Good evening from Suffabies, New York.
I'm quick bruning, and tonight I'll be your auctioneer for a very special evening sale.
Chapter 2, The Bidding War.
Sotheby's head of jewelry, Quig Brunig,
is standing in a fairly nondescript room on a dais
in front of what looks like a Lichtenstein.
And now, let's begin the auction,
lot 1787, the Constitution of the United States of America.
We'll start the bidding here at $10 million, at $10 million,
$11 million, $12 million, at $13 million.
Now $14 million, the bits here with me at $14 million.
I'm watching this on YouTube,
and in the small box of the frame,
You see the room with its reverential audience, wealthy, hushed.
We glimps the backs of their respectful heads.
But just beneath that box, there's the comment section, where thousands of additional viewers live.
The Dow.
They are anything but hushed.
They're ecstatic.
Their comments was by a mile a minute.
Someone's spamming an emoji of a scroll like the Constitution.
Someone else is typing W-A-G-B-T-C.
We're all going to buy the Constitution over and over.
Someone makes an NFT joke.
The Constitution's a copy, right?
you just right click, save as.
At 13 million, now 14 million of it's here with me at $14 million.
At $30 million with Brooke Lampley, 30 million dollars now is bid.
People across the country, across the world,
were watching this auction from various computers.
But a bunch of the core team had gathered in one place.
They'd found a space with a projector in Midtown Manhattan,
near Grand Central Station.
So everybody was sitting in there and sort of lining up.
We started projecting the YouTube,
and everybody was getting in the comments, obviously,
and like everybody, all these like spammers
were going off with the emojis and like,
we're all going to make it and like getting
extraordinarily hype like an hour in advance.
So that was,
it was very good energy.
Yeah, people were excited.
I mean, like people were,
somebody was wearing a tricorner hat.
People were excited.
People were getting into it.
I wear a red, white, and blue hat.
I didn't have any just straight up America gear.
People were, I think, a little bit in shock
that they had pulled this all together
and the fact that we were even bidding
and had a person at some of these bidding on our behalf.
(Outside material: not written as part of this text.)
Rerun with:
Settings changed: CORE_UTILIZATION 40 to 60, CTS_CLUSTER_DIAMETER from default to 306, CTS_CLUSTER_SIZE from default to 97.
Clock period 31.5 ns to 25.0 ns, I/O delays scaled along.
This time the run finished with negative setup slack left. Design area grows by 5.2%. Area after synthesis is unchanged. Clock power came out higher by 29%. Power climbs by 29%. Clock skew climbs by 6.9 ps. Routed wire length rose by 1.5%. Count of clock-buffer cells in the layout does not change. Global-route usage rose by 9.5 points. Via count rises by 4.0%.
in the course of six days.
I think that was wild.
$30 million with Brooke Lampley.
30 million dollars now has bid with Brooke.
It's Brooke's bid at 30.
At $30 million with Brooke Lampley?
Brooke, the bid is yours at 30.
If you say 31.
So in the room at Sotheby's,
the actual bidding was being done by two Sotheby's employees,
acting on behalf of the real bidders.
One thing the Dow audience was not clear on
was actually a pretty fundamental question.
Of the two Sotheby's employees in the room,
which one was actually representing them?
There's never consensus, but a lot of people lean towards Brooke Lampley, which just seemed right.
Brooke was this young, striking woman.
She kind of had the Michaela Maroney smirk the whole time.
With Brooke Lampley at 31.
David Schrader at $31 million at $31 at $31.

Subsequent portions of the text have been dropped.